Myrtle Witbooi (née Michels, 31 August 1947 – 16 January 2023) was a South African labour activist. She co-founded the first labour organisation for South African domestic workers, the South African Domestic Workers' Union, and served as general secretary of its successor, the South African Domestic Service and Allied Workers Union, and as the first president of the global International Domestic Workers Federation.

==Personal and work life==
Witbooi was born in 1947 in the town of Genadendal, the daughter of a carpenter and a cook. She became a domestic worker in Cape Town when she was 17 and worked for a family for 12 years before leaving to become a shop steward in a factory. In 1973 she married Cedric Francois Witbooi, an electrical technician; they had three children. Classified as "coloured" under South Africa's apartheid laws, she had to live apart from her family while in domestic service. The couple parted in the 1980s because of her long hours in union work, and her husband predeceased her. After developing a rare form of bone cancer, she died in Cape Town in January 2023, at the age of 75.

== Activism ==
After the Cape Town Clarion published a letter from her in 1971 objecting to the treatment of domestic workers, asking "Why are we not seen as people?", the newspaper facilitated the first organisational meeting for domestic workers in South Africa and invited her to address it.

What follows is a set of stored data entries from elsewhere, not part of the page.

===== config.mk =====
export PLATFORM = sky130hd
export DESIGN_NAME = bsg_link_sdr_upstream_ctrl
export DESIGN_NICKNAME = d
export VERILOG_FILES = /design/src/rtl/bsg_link_sdr_upstream_ctrl.sv
export SDC_FILE = /design/constraint.sdc
export NUM_CORES = 1
export LEC_CHECK = 0
export BUFFER_PORTS_ARGS = -buffer_cell sky130_fd_sc_hd__clkbuf_2
export CAP_MARGIN = 40
export CORE_MARGIN = 8
export CORE_UTILIZATION = 35
export DETAILED_ROUTE_END_ITERATION = 6
export SYNTH_ARGS = -nofsm -noshare
export SYNTH_HDL_FRONTEND = slang
export SYNTH_SLANG_ARGS = --single-unit
export TNS_END_PERCENT = 50

===== constraint.sdc =====
create_clock -name clk_i -period 6.67 [get_ports clk_i]
set_input_delay 0 -clock clk_i [delete_from_list [all_inputs] [get_ports clk_i]]
set_output_delay 0 -clock clk_i [all_outputs]
set_load 0.01 [all_outputs]
--- src/rtl/vc_packetizer.sv ---
// Splits a wide message into NUM_FLITS router flits on the VC returned by the lookup shim, gated by per-VC credits.
// Optional credit-overflow detection is built when VC_PACKETIZER_ERR_EN is defined.
module vc_packetizer #(
  parameter int N_ADDR_WIDTH  = 4,
  parameter int VC_ADDR_WIDTH = 2,
  parameter int FLIT_WIDTH    = 36,
  parameter int NUM_FLITS     = 4,
  parameter int CREDITS       = 8
) (
  input  logic                             clk,
  input  logic                             rst_n,
  input  logic                             msg_valid,
  output logic                             msg_ready,
  input  logic [FLIT_WIDTH*NUM_FLITS-1:0]  msg_data,
  input  logic [N_ADDR_WIDTH-1:0]          msg_dest,
  output logic [N_ADDR_WIDTH-1:0]          lut_dest,
  input  logic [VC_ADDR_WIDTH-1:0]         lut_vc,
  output logic                             flit_valid,
  output logic                             flit_head,
  output logic                             flit_tail,
  output logic [VC_ADDR_WIDTH-1:0]         flit_vc,
  output logic [N_ADDR_WIDTH-1:0]          flit_dest,
  output logic [FLIT_WIDTH-1:0]            flit_data,
  input  logic [(2**VC_ADDR_WIDTH)-1:0]    credit_in,
  output logic                             error
);

  localparam int NUM_VC    = 2**VC_ADDR_WIDTH;
  localparam int MSG_WIDTH = FLIT_WIDTH*NUM_FLITS;
  localparam int CNT_WIDTH = $clog2(CREDITS+1);
  localparam int IDX_WIDTH = (NUM_FLITS > 1) ? $clog2(NUM_FLITS) : 1;

  typedef enum logic {IDLE = 1'b0, SEND = 1'b1} state_t;

  state_t                   state_reg, state_next;
  logic [MSG_WIDTH-1:0]     data_reg;
  logic [N_ADDR_WIDTH-1:0]  dest_reg;
  logic [VC_ADDR_WIDTH-1:0] vc_reg;
  logic [IDX_WIDTH-1:0]     idx_reg;
  logic [FLIT_WIDTH-1:0]    slice [NUM_FLITS];
  logic [CNT_WIDTH-1:0]     credit_cnt [NUM_VC];
  logic                     accept, issue, is_last;

  logic                     flit_valid_reg, flit_head_reg, flit_tail_reg;
  logic [VC_ADDR_WIDTH-1:0] flit_vc_reg;
  logic [N_ADDR_WIDTH-1:0]  flit_dest_reg;
  logic [FLIT_WIDTH-1:0]    flit_data_reg;

  assign msg_ready = (state_reg == IDLE);
  assign lut_dest  = msg_dest;
  assign accept    = msg_ready && msg_valid;
  assign is_last   = (idx_reg == IDX_WIDTH'(NUM_FLITS-1));

  always_comb begin
    state_next = state_reg;
    issue      = 1'b0;
    case (state_reg)
      IDLE: if (msg_valid) state_next = SEND;
      SEND: begin
        if (credit_cnt[vc_reg] != '0) begin
          issue = 1'b1;
          if (is_last) state_next = IDLE;
        end
      end
      default: state_next = IDLE;
    endcase
  end

  genvar gi;
  generate
    for (gi = 0; gi < NUM_FLITS; gi++) begin : g_slice
      assign slice[gi] = data_reg[gi*FLIT_WIDTH +: FLIT_WIDTH];
    end
  endgenerate

`ifdef VC_PACKETIZER_ERR_EN
  logic [NUM_VC-1:0] overflow;
  logic              error_reg;
`endif

  // A returned credit only lands in the counter at the edge, so it is usable the cycle after.
  generate
    for (gi = 0; gi < NUM_VC; gi++) begin : g_credit
      logic [CNT_WIDTH-1:0] cnt_reg;
      logic                 dec, full;
      assign dec  = issue && (vc_reg == VC_ADDR_WIDTH'(gi));
      assign full = (cnt_reg == CNT_WIDTH'(CREDITS));
      always_ff @(posedge clk or negedge rst_n) begin
        if (!rst_n) begin
          cnt_reg <= CNT_WIDTH'(CREDITS);
        end else if (credit_in[gi] && !dec && !full) begin
          cnt_reg <= cnt_reg + CNT_WIDTH'(1);
        end else if (dec && !credit_in[gi]) begin
          cnt_reg <= cnt_reg - CNT_WIDTH'(1);
        end
      end
      assign credit_cnt[gi] = cnt_reg;
`ifdef VC_PACKETIZER_ERR_EN
      assign overflow[gi] = credit_in[gi] && !dec && full;
`endif
    end
  endgenerate

  always_ff @(posedge clk or negedge rst_n) begin
    if (!rst_n) begin
      state_reg <= IDLE;
      data_reg  <= '0;
      dest_reg  <= '0;
      vc_reg    <= '0;
      idx_reg   <= '0;
    end else begin
      state_reg <= state_next;
      if (accept) begin
        data_reg <= msg_data;
        dest_reg <= msg_dest;
        vc_reg   <= lut_vc;
        idx_reg  <= '0;
      end else if (issue) begin
        idx_reg <= idx_reg + IDX_WIDTH'(1);
      end
    end
  end

  always_ff @(posedge clk or negedge rst_n) begin
    if (!rst_n) begin
      flit_valid_reg <= 1'b0;
      flit_head_reg  <= 1'b0;
      flit_tail_reg  <= 1'b0;
      flit_vc_reg    <= '0;
      flit_dest_reg  <= '0;
      flit_data_reg  <= '0;
    end else begin
      flit_valid_reg <= issue;
      if (issue) begin
        flit_head_reg <= (idx_reg == '0);
        flit_tail_reg <= is_last;
        flit_vc_reg   <= vc_reg;
        flit_dest_reg <= dest_reg;
        flit_data_reg <= slice[idx_reg];
      end
    end
  end

  assign flit_valid = flit_valid_reg;
  assign flit_head  = flit_head_reg;
  assign flit_tail  = flit_tail_reg;
  assign flit_vc    = flit_vc_reg;
  assign flit_dest  = flit_dest_reg;
  assign flit_data  = flit_data_reg;

`ifdef VC_PACKETIZER_ERR_EN
  always_ff @(posedge clk or negedge rst_n) begin
    if (!rst_n) error_reg <= 1'b0;
    else        error_reg <= error_reg | (|overflow);
  end
  assign error = error_reg;
`else
  assign error = 1'b0;
`endif

endmodule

More than 300 people attended. Other meetings were held in Witbooi's employers' garage and in churches in order to evade apartheid bans on gatherings of non-whites. In the mid-1980s, with Florence de Villiers, she founded the South African Domestic Workers' Union (SADWU), the first labour organisation for domestic workers in South Africa; after its dissolution in 1996, she became general secretary of its post-apartheid successor, the South African Domestic and Allied Workers Union (SADSAWU).

As head of SADWU, Witbooi worked with the Congress of South African Trade Unions toward national liberation, and she also joined the African National Congress. She was imprisoned three times for her political activities and was almost killed in a bombing at the Community House. Even after the 1994 election, domestic workers were excluded from short-term unemployment compensation; in the early 2000s, Witbooi and four others chained themselves to the gates of the Houses of Parliament, resulting in the passage of the first national labour laws to include domestic workers. She continued to fight for minimum wage increases, fair compensation for commuters, and payment for on-the-job injuries for domestic workers. Her efforts secured unemployment and maternity insurance for domestic workers in South Africa.

As general secretary of SADSAWU, Witbooi was also a leader in the international coalition of domestic workers that secured passage in June 2011 of the International Labour Organization Convention on Decent Work for Domestic Workers, making an influential speech at the 2010 convention. Convention 189 was the first international labour standard to ensure domestic workers the same basic rights as other workers, and a watershed for involvement of informal women workers in the ILO standard-setting process. In 2014, Witbooi was elected as the first president of the International Domestic Workers Federation (IDWF), which scholars have called the "first international labor federation run by women for work dominated by women"; for 15 years she headed both the IDWF and SADSAWU.

In 2013, as general secretary of SADSAWU, Witbooi accepted the George Meany–Lane Kirkland Human Rights Award of the AFL-CIO, which recognizes international leaders and organizations who have overcome significant hurdles to fight for human rights, on behalf of the domestic workers represented by the International Domestic Workers' NetWork.

==Honours==
In 2015, Witbooi was one of three recipients of the Global Fairness Initiative's Fairness Award, which honors outstanding leaders who dedicate themselves to bringing economic justice, fairness and equality to those living in poverty and marginalized communities.